Background
To identify risk factors for acquiring HAIs in COVID-19 patients and establish visual prediction model.
Methods
Data was extracted from Xinglin Hospital Infection Monitoring System to analyze COVID-19 patients diagnosed between December 1, 2022, and March 1, 2023. Univariate and multivariate analyses were conducted to identify risk factors. Predictive signature was developed by selected variables from lasso, logistic regression, and their intersection and union. Models were compared using DeLong’s
t
-tests. Likelihood ratio (LR) and Youden’s index was used to evaluate the predictive performance. Nomogram was constructed using optimal variables ensemble, prediction accuracy was evaluated using AUC, DCA and calibration curve.
Results
Total of 739 patients met the criteria, of which 53 (7.2%) were HAIs. NSAIDs, surgery, fungi and MDRO detected, hormone drugs and LYMR were independent risk factors.

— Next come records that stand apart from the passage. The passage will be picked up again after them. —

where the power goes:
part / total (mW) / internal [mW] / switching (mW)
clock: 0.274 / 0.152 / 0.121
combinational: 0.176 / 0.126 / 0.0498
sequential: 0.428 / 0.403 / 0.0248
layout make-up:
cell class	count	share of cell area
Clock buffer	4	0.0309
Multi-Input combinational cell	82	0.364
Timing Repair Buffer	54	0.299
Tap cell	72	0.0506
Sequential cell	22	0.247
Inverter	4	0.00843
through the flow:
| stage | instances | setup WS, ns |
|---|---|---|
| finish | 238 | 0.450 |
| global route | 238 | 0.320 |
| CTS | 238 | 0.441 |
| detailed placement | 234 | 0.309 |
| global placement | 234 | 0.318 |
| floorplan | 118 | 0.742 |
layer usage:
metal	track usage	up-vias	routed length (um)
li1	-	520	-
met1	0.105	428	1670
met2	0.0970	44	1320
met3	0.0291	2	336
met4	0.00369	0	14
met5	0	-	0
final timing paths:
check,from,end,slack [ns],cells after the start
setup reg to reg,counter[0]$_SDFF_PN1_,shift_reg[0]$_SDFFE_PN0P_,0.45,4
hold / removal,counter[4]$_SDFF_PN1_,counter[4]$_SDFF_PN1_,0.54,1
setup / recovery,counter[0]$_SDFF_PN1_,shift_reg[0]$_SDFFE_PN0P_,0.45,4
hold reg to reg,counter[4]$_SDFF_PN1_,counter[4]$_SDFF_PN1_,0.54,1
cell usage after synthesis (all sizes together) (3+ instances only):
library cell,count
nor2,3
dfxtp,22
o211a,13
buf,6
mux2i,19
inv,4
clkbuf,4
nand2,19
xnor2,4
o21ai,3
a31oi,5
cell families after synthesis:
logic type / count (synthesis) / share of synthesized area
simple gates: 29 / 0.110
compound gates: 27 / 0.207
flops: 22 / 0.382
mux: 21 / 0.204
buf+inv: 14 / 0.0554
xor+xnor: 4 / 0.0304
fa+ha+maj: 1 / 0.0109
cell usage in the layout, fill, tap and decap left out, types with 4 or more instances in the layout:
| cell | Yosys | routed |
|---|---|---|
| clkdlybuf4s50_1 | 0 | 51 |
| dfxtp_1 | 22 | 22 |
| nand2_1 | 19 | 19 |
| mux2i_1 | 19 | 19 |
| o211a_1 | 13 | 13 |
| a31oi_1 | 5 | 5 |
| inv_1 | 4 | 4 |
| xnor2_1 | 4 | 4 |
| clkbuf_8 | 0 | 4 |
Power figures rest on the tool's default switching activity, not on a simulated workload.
==> design/flow/run.sh <==
#!/bin/bash
# OpenROAD 26Q1-2900-gdf79404cd8, Yosys 0.63+post, stock flow scripts
make -C /OpenROAD-flow-scripts/flow DESIGN_CONFIG=/design/flow/config.mk WORK_HOME=/design/flow/orfs finish
==> design/flow/config.mk <==
export PLATFORM = sky130hd
export DESIGN_NAME = rate_divider
export DESIGN_NICKNAME = rate_divider
export VERILOG_FILES = /design/flow/design.v
export SDC_FILE = /design/flow/constraint.sdc
export NUM_CORES = 4
export LEC_CHECK = 1
export CORE_UTILIZATION = 30
==> design/flow/constraint.sdc <==
current_design rate_divider

set clk_period 7.6
set clk_io_pct 0.2

create_clock -name clk0 -period $clk_period [get_ports {clock}]

set non_clock_inputs [all_inputs -no_clocks]
set_input_delay [expr $clk_period * $clk_io_pct] -clock clk0 $non_clock_inputs
set_output_delay [expr $clk_period * $clk_io_pct] -clock clk0 [all_outputs]
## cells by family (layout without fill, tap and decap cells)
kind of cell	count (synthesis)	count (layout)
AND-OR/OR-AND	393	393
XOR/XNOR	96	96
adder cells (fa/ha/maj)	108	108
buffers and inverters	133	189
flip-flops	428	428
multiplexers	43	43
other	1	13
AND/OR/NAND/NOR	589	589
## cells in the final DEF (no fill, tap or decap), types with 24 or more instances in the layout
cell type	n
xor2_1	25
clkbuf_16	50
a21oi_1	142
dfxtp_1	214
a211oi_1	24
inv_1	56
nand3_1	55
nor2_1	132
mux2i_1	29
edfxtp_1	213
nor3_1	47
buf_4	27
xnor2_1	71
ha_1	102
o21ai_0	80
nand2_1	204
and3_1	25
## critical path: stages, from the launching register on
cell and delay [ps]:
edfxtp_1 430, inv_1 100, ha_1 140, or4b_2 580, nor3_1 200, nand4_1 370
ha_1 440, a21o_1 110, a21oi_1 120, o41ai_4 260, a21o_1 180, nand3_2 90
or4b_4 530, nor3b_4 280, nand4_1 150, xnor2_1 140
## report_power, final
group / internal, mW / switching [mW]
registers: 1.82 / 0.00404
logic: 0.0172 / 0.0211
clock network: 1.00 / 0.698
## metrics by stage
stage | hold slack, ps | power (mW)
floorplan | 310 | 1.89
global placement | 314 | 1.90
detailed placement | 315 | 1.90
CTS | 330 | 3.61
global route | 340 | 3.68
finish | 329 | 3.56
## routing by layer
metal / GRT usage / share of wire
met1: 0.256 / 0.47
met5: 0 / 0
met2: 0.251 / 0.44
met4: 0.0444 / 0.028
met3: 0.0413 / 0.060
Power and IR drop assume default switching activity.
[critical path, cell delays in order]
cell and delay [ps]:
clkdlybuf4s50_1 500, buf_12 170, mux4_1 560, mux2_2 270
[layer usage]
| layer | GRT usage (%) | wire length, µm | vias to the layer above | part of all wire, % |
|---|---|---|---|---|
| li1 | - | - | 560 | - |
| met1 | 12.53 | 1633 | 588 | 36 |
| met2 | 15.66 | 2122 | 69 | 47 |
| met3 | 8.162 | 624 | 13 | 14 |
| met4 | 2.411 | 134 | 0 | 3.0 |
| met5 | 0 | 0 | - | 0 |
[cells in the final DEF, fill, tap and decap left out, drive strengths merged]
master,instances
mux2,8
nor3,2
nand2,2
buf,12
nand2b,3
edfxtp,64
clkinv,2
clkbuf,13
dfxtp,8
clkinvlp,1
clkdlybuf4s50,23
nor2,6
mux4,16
**flow/design.v**
```verilog
module speedtest(
    input sys_clk,           
    input s1,         
    input s2,        
    output reg [5:0] led = 6'b110011  
);
reg [2:0] state = 3'b000;    
parameter INIT = 3'd0;     
parameter HOME = 3'd1;     
parameter START_GAME = 3'd2;   
parameter RANDOM_LED_ING_DISPLAY = 3'd3;     
parameter GAME_BUTTON_WAIT = 3'd4;    
parameter GAMEOVER = 3'd5;   
parameter SEED = 16'd11451;  
parameter ONE_SEC = 27'd2700_0000;  
parameter HALF_SEC = 27'd1350_0000;
parameter H4_1_SEC = 27'd675_0000;
parameter H8_1_SEC = 27'd337_5000;
parameter H16_1_SEC = 27'd168_7500;
parameter TIME_OUT_SEC = 3;  
reg [26:0] time_counter = 27'b0;     
reg [3:0] counter = 4'b0;    
reg [7:0] score_counter = 8'b0;  
reg [5:0] tmp_led = 6'b111111;  
parameter BUTTON_DELAY_START = 3'b000;  
parameter BUTTON_DELAY_STEP = 3'b001;   
parameter BUTTON_DELAY_FULL = 3'b111;    
reg [2:0] s1_delay = BUTTON_DELAY_START;     
reg [2:0] s2_delay = BUTTON_DELAY_START;     
parameter NO_BUTTON = 2'd2;      
parameter BUTTON1 = 2'd1;        
parameter BUTTON2 = 2'd0;        
reg [1:0] last_button_state = NO_BUTTON;   
reg [1:0] button_state = NO_BUTTON;      
reg [15:0] lfsr_reg = SEED;   
reg [6:0] random_out;    
reg pleace;   
parameter LEVEL_1 = 5;
parameter LEVEL_2 = 10;
parameter LEVEL_3 = 40;
parameter LEVEL_4 = 80;
parameter LEVEL_5 = 150;
parameter AT_LEFT = 0;
parameter AT_RIGHT = 1;
reg [2:0] to_counter;
wire feedback = lfsr_reg[15] ^ lfsr_reg[14] ^ lfsr_reg[12] ^ lfsr_reg[3];
always @(posedge sys_clk) begin
   lfsr_reg <= {lfsr_reg[14:0], feedback};
   case (lfsr_reg[15:13] % 3'd6)      
        3'd0: random_out <= 7'b111110_1;   
        3'd1: random_out <= 7'b111101_1;
        3'd2: random_out <= 7'b111011_1;
        3'd3: random_out <= 7'b110111_0;
        3'd4: random_out <= 7'b101111_0;
        3'd5: random_out <= 7'b011111_0;      
        3'd6: random_out <= 7'b111011_1;
        default: random_out <= 7'b110111_0;
   endcase
end
always @(posedge sys_clk) begin 
    last_button_state <= button_state;
    if (!s1) begin   
        if (s1_delay == BUTTON_DELAY_FULL) begin   
            button_state <= BUTTON1;     
            s1_delay <= BUTTON_DELAY_START;
            s2_delay <= BUTTON_DELAY_START;
        end
        else begin
            s1_delay <= s1_delay + BUTTON_DELAY_STEP;
        end
    end
    else if (!s2) begin   
        if (s2_delay == BUTTON_DELAY_FULL) begin  
            button_state <= BUTTON2;
            s1_delay <= BUTTON_DELAY_START;
            s2_delay <= BUTTON_DELAY_START;
        end
        else begin
            s2_delay <= s2_delay + BUTTON_DELAY_STEP;
        end
    end
    else  begin  
        button_state <= NO_BUTTON;
        s1_delay <= BUTTON_DELAY_START;
        s2_delay <= BUTTON_DELAY_START;
    end
end
always @(posedge sys_clk) begin
   if (time_counter >= ONE_SEC) begin    
        time_counter <= 27'b0;  
   end else begin
        time_counter <= time_counter + 27'b1;    
   end
   case (state)      
   INIT: begin
        if(counter < 3) begin
            if(time_counter >= ONE_SEC) begin
                led <= {led[2:0],led[5:3]};      
                counter <= counter + 4'b1;
            end
        end
        else begin
            counter <= 0;    
            state <= HOME;    
            led <= 6'b000000;    
            time_counter <= 27'b0;
        end
    end
    HOME: begin
        if (counter < 4) begin
            if (time_counter == H8_1_SEC) begin
                led <= ~led;         
                counter <= counter + 4'b1;
            end    
        end
        else if (counter == 4) begin
            led <= 6'b101101;
            counter <= counter + 4'b1;
        end
        else if(button_state == BUTTON1) begin   
            counter <= 4'b0;    
            state <= START_GAME;     
            led <= 6'b111111;
            time_counter <= 27'b0;
        end
    end
    START_GAME: begin
        if (counter < 6) begin
            if (time_counter == H4_1_SEC) begin
                led[counter] <= 0;       
                counter <= counter + 4'b1;
            end
        end
        else begin 
            counter <= 4'b0;
            state <= RANDOM_LED_ING_DISPLAY;
            led <= 6'b111111;
            time_counter <= 27'b0;
            tmp_led <= random_out[6:1];
            pleace <= random_out[0];  
        end
    end
    RANDOM_LED_ING_DISPLAY: begin
        if (counter == 4'b0) begin 
                led <= tmp_led;   
                counter <= counter + 4'b1;
        end
        else if (time_counter >= HALF_SEC)begin
            counter <= 4'b0;
            state <= GAME_BUTTON_WAIT;   
            time_counter <= 27'b0;
        end
    end
   GAME_BUTTON_WAIT: begin
        if (button_state != NO_BUTTON) begin    
            if (pleace == button_state[0]) begin
                counter <= 4'b0;
                led <= 6'b000000;
                state <= RANDOM_LED_ING_DISPLAY;     
                score_counter <= score_counter + 8'b1;
                time_counter <= 27'b0;
                pleace <= random_out[0];  
                tmp_led <= random_out[6:1];      
            end
            else begin
                counter <= 4'b0;
                led <= 6'b111111;
                state <= GAMEOVER;   
                time_counter <= 27'b0;
            end
        end
        else if(time_counter >= ONE_SEC) begin    
            if (counter >= TIME_OUT_SEC) begin
                counter <= 4'b0;
                led <= 6'b111111;
                state <= GAMEOVER;   
                time_counter <= 27'b0;
            end
            else begin 
                counter <= counter + 4'b1;    
            end
        end    
    end
    GAMEOVER: begin      
        if (score_counter < LEVEL_1) begin
            to_counter <= 3'd1;
        end
        else if (score_counter < LEVEL_2) begin
            to_counter <= 3'd2;
        end
        else if (score_counter < LEVEL_3) begin
            to_counter <= 3'd3;
        end
        else if (score_counter < LEVEL_4) begin
            to_counter <= 3'd4;
        end
        else if (score_counter < LEVEL_5) begin
            to_counter <= 3'd5;
        end
        else begin
            to_counter <= 3'd6;
        end
        if (counter < to_counter) begin
            if (time_counter == HALF_SEC) begin
                led[counter] <= 0;       
                counter <= counter + 4'b1;
            end
        end
        else if (button_state!=NO_BUTTON) begin
             counter <= 4'b0;
            led <= 6'b111111;
            state <= INIT;   
            score_counter <= 8'b0;
            time_counter <= 27'b0;
        end
    end
endcase
end
endmodule
```
**flow/run.sh**
```bash
#!/bin/bash
# OpenROAD 26Q1-2900-gdf79404cd8, Yosys 0.63+post, stock flow scripts
make -C /OpenROAD-flow-scripts/flow DESIGN_CONFIG=/design/flow/config.mk WORK_HOME=/design/flow/orfs finish
```
**flow/config.mk**
```make
export PLATFORM = sky130hd
export DESIGN_NAME = speedtest
export DESIGN_NICKNAME = speedtest
export VERILOG_FILES = /design/flow/design.v
export SDC_FILE = /design/flow/constraint.sdc
export NUM_CORES = 4
export LEC_CHECK = 1
export CORE_UTILIZATION = 40
```
**flow/constraint.sdc**
```tcl
current_design speedtest

set clk_period 6.4
set clk_io_pct 0.2

create_clock -name clk0 -period $clk_period [get_ports {sys_clk}]

set non_clock_inputs [all_inputs -no_clocks]
set_input_delay [expr $clk_period * $clk_io_pct] -clock clk0 $non_clock_inputs
set_output_delay [expr $clk_period * $clk_io_pct] -clock clk0 [all_outputs]
```
==> node_exporter_impl.prom <==
# HELP chip_impl_metric Physical implementation figures
# TYPE chip_impl_metric gauge
chip_impl_metric{name="report.final.slew_viol_count",unit=""} 0
chip_impl_info{name="setup_repair_after_global_routing_missed_its_margin",value="false"} 1
chip_impl_metric{name="layoutNonFillerInstCount",unit=""} 608
chip_impl_metric{name="synthesis.area_per_instance",unit="um2"} 9.84
chip_impl_info{name="dominant_register_cell_in_the_synthesized_netlist",value="sky130_fd_sc_hd__dfxtp_1"} 1
chip_impl_metric{name="track_usage",unit=""} 0.172
chip_impl_metric{name="register_area",unit="um2"} 2170
chip_impl_metric{name="drt_iter0_drc",unit=""} 257
chip_impl_metric{name="clock_latency_late_sink",unit="ps"} 350
chip_impl_metric{name="log.warning_count",unit=""} 33
chip_impl_metric{name="worst_slew_margin_rel",unit=""} 0.418
chip_impl_metric{name="yosys_cells",unit=""} 468
chip_impl_metric{name="grt_pass1_vias",unit=""} 3214
chip_impl_metric{name="yosys.stat.chipArea",unit="um2"} 4600
chip_impl_info{name="worst_path_max_delay_cell",value="sky130_fd_sc_hd__edfxtp_1"} 1
chip_impl_metric{name="critPathMaxStageDelay",unit="ps"} 570
chip_impl_metric{name="clockBufferDepth",unit=""} 2
chip_impl_metric{name="max_vdd_drop",unit="V"} 0.000253
chip_impl_metric{name="post_cts_buffers",unit=""} 0
chip_impl_metric{name="asyncSetResetFlopFracSynth",unit=""} 0
chip_impl_metric{name="post-route-period-util",unit=""} 0.494
chip_impl_metric{name="leakagePower",unit="nW"} 1.79
chip_impl_metric{name="detail_route.antenna_diodes",unit=""} 0
chip_impl_metric{name="floorplanUtilization",unit=""} 0.417
chip_impl_metric{name="setup_viol",unit=""} 0
chip_impl_metric{name="die_width",unit="um"} 109
chip_impl_metric{name="ys_warn_count",unit=""} 1
chip_impl_info{name="clock_tree.root_cell",value="sky130_fd_sc_hd__clkbuf_16"} 1
chip_impl_metric{name="ios",unit=""} 9
chip_impl_metric{name="post_dr_wirelength_cell",unit="um"} 15.3
chip_impl_metric{name="syn2layout_area_growth",unit="%"} 9.92
chip_impl_metric{name="finalHoldViolCount",unit=""} 0
chip_impl_metric{name="rows",unit=""} 38
chip_impl_metric{name="drtAntennaViolNets",unit=""} 0
chip_impl_info{name="tritoncts",value="built"} 1
chip_impl_metric{name="skew",unit="ps"} 8.42
chip_impl_metric{name="final_critical_delay_including_setup_and_external_delays",unit="ps"} 3160
chip_impl_metric{name="detail_route.drc_violations",unit=""} 0
chip_impl_info{name="timing.hold.worst.class",value="reg -> reg"} 1
chip_impl_info{name="timing.critical_path.to_type",value="flip-flop"} 1
chip_impl_metric{name="timing.critical_path.arrival",unit="ps"} 3230
chip_impl_metric{name="layout-drive-gt1-share",unit=""} 0.0598
chip_impl_metric{name="fin_setup_tns",unit="ps"} 0
chip_impl_metric{name="cts-hold-fix-buffers",unit=""} 0
chip_impl_metric{name="portBuffers",unit=""} 8
chip_impl_metric{name="resized_after_cts",unit=""} 0
chip_impl_metric{name="post-route-worst-setup-slack",unit="ps"} 3240
chip_impl_info{name="critPathLaunchType",value="flip-flop"} 1
chip_impl_info{name="setup_cp_type",value="reg -> reg"} 1
chip_impl_metric{name="routed_wl",unit="um"} 9270
chip_impl_metric{name="die_area",unit="um2"} 11900
chip_impl_info{name="cp_cell_sequence",value="ha_1 -> a211oi_1 -> o21ai_0 -> nor4_1 -> o211ai_1 -> nor4b_1 -> buf_4"} 1
chip_impl_metric{name="routed-via-count",unit=""} 3528
chip_impl_metric{name="post_synth_edffs",unit=""} 39
chip_impl_metric{name="finalPower",unit="mW"} 2.23
chip_impl_metric{name="cts_made_buffers",unit=""} 9
chip_impl_metric{name="netlist_cell_types",unit=""} 65
chip_impl_metric{name="dp.final_hpwl",unit="um"} 6240
chip_impl_metric{name="cellPowerDensity",unit="nW/um2"} 442
chip_impl_metric{name="cts_htree_levels",unit=""} 3
chip_impl_metric{name="timing.critical_path.fanout_max",unit=""} 12
chip_impl_metric{name="worst_slew_pin_slew",unit="ps"} 863
chip_impl_metric{name="dieHeight",unit="um"} 109
chip_impl_metric{name="num-fill-cells",unit=""} 1009
chip_impl_metric{name="first_pass_grt_wire_length",unit="um"} 15800
chip_impl_metric{name="area.combinational",unit="um2"} 2220
chip_impl_metric{name="dp_worst_setup_slack",unit="ps"} 3370
chip_impl_metric{name="largest_register_ff_count",unit=""} 27
chip_impl_metric{name="placed_cells",unit=""} 592
chip_impl_metric{name="globalplace.congestion",unit=""} 0.928
chip_impl_metric{name="timing.max_cap.violations",unit=""} 0
chip_impl_metric{name="maximum_number_of_pins_on_one_net_before_global_route_repair",unit=""} 27
chip_impl_metric{name="overflow",unit=""} 0
chip_impl_metric{name="worst_ep_required_time",unit="ps"} 6460
chip_impl_metric{name="core-area",unit="um2"} 11000
chip_impl_metric{name="grt_antenna_before_repair",unit=""} 0
chip_impl_info{name="outcome",value="completed"} 1
chip_impl_metric{name="clock_pin_transition_on_the_worst_setup_and_hold_timing_paths",unit="ps"} 70
chip_impl_metric{name="clock.fmax",unit="MHz"} 316
chip_impl_metric{name="mappedNetlistArea",unit="um2"} 4600
chip_impl_metric{name="cts.sinks",unit=""} 89
chip_impl_metric{name="vias_per_cell",unit=""} 5.80
chip_impl_metric{name="drt-pass1-iter-count",unit=""} 5
chip_impl_metric{name="netlist_instances",unit=""} 468
chip_impl_metric{name="post_synthesis_sequential_area_ratio",unit=""} 0.472
chip_impl_metric{name="synth-seq-cells",unit=""} 89
[critical path, delay by kind of cell (launching register included)]
kind | cells | cell delay, ps
AND/OR/NAND/NOR | 2 | 860
adder cells (fa/ha/maj) | 1 | 380
flip-flops | 1 | 570
buffers and inverters | 1 | 240
AND-OR/OR-AND | 3 | 830
[area by class of cell]
type / instances / share of cell area
multi-input cells: 329 / 0.440
flip-flops and latches: 89 / 0.429
clock buffers: 10 / 0.0472
well taps: 140 / 0.0346
repair buffers: 13 / 0.0232
inverters: 21 / 0.0156
clock inverters: 6 / 0.0104
[stage by stage]
step,area (um2),util,hold slack (ps)
6_report,5060,0.459,328
4_1_cts,5060,0.459,332
5_1_grt,5060,0.459,336
3_5_place_dp,4770,0.432,314
2_1_floorplan,4610,-,310
3_3_place_gp,4770,0.432,312
[placed cells by master, fill, tap and decap left out, types with 3 or more instances in the layout]
cell type                         netlist  final
sky130_fd_sc_hd__and4_1                 4      4
sky130_fd_sc_hd__nor4_1                 7      7
sky130_fd_sc_hd__o21ai_0               21     21
sky130_fd_sc_hd__a21o_1                 4      4
sky130_fd_sc_hd__nor2b_1               11     11
sky130_fd_sc_hd__a221oi_1               4      4
sky130_fd_sc_hd__inv_1                 21     21
sky130_fd_sc_hd__nand3_1               15     15
sky130_fd_sc_hd__inv_6                  0      4
sky130_fd_sc_hd__clkbuf_16              0      9
sky130_fd_sc_hd__and2_1                 7      7
sky130_fd_sc_hd__or4_1                  4      4
sky130_fd_sc_hd__clkdlybuf4s50_1        0      8
sky130_fd_sc_hd__a211o_1                5      5
sky130_fd_sc_hd__buf_4                  0      5
sky130_fd_sc_hd__nand3b_1               3      3
sky130_fd_sc_hd__nor2_1                30     30
sky130_fd_sc_hd__o21a_1                 8      8
sky130_fd_sc_hd__ha_1                  18     18
sky130_fd_sc_hd__xnor2_1               17     17
sky130_fd_sc_hd__edfxtp_1              39     39
sky130_fd_sc_hd__and3_1                 6      6
sky130_fd_sc_hd__nand2_1               23     23
sky130_fd_sc_hd__nand4_1               12     12
sky130_fd_sc_hd__a31oi_1                5      5
sky130_fd_sc_hd__a211oi_1              26     26
sky130_fd_sc_hd__nand2b_1               5      5
sky130_fd_sc_hd__or3_1                  7      7
sky130_fd_sc_hd__dfxtp_1               50     50
sky130_fd_sc_hd__a21oi_1               21     21
sky130_fd_sc_hd__nor3_1                11     11
sky130_fd_sc_hd__xor2_1                13     13
[report_power, final]
group / internal [mW] / switching (mW)
combinational: 0.327 / 0.483
clock: 0.282 / 0.232
sequential: 0.759 / 0.152
total: 1.37 / 0.866
[worst paths after layout]
path / startpoint / endpoint / slack [ps] / cells past startpoint
setup / recovery: counter[2] / led[2] / 3240 / 7
setup reg to reg: counter[2] / led[2] / 3240 / 7
hold reg to reg: lfsr_reg[11] / lfsr_reg[12] / 330 / 0
hold / removal: lfsr_reg[11] / lfsr_reg[12] / 330 / 0
[per-layer routing]
metal | up-vias | track usage | share of wire
met5 | - | 0 | 0
met4 | 0 | 0.0314 | 0.024
met3 | 18 | 0.0256 | 0.051
met2 | 109 | 0.247 | 0.42
met1 | 1675 | 0.288 | 0.51
li1 | 1726 | - | -
[cell usage after synthesis, drive strengths merged (4+ instances only)]
cell    instances  area (um2)
dfxtp          50        1000
edfxtp         39        1170
nor2           30         113
a211oi         26         195
clkbuf         24        90.1
nand2          23        86.3
o21ai          22         110
a21oi          21         105
inv            21        78.8
ha             18         225
xnor2          17         149
nand3          15        75.1
xor2           13         114
nand4          12        75.1
nor2b          11        68.8
nor3           11        55.1
and2            8        50.1
nor4            8        65.1
o21a            8        60.1
or3             7        43.8
and3            6        37.5
buf             6        41.3
a211o           5        43.8
a31oi           5        31.3
nand2b          5        31.3
a21o            4        30.0
a221oi          4        35.0
and4            4        35.0
or4             4        30.0
[cells by family (layout without fill, tap and decap cells)]
group | after synthesis | in the layout | synth area share
other | 1 | 2 | 0.000815
AND-OR/OR-AND | 117 | 117 | 0.175
multiplexers | 1 | 1 | 0.00245
flip-flops | 89 | 89 | 0.472
XOR/XNOR | 30 | 30 | 0.0571
buffers and inverters | 51 | 50 | 0.0457
adder cells (fa/ha/maj) | 18 | 18 | 0.0489
AND/OR/NAND/NOR | 161 | 161 | 0.198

Lasso model screened seven variables, and logistic model identified six risk factors. Union model performed the best with the maximum of the Youden’s index is 0.703, the sensitivity is 95.6%, the specificity is 74.7%, the LR is 3.778. The best AUC of union model is 0.953 (0.928–0.978), and the accuracy is 87.5%. DCA indicated that the union model provided the best net benefits and calibration curve demonstrated good predictive agreement.
Conclusions
HAIs prediction in COVID-19 patients is feasible and beneficial to improve prognosis. Physicians can use this nomogram to identify high-risk COVID-19 populations for HAIs and tailor follow-up strategies.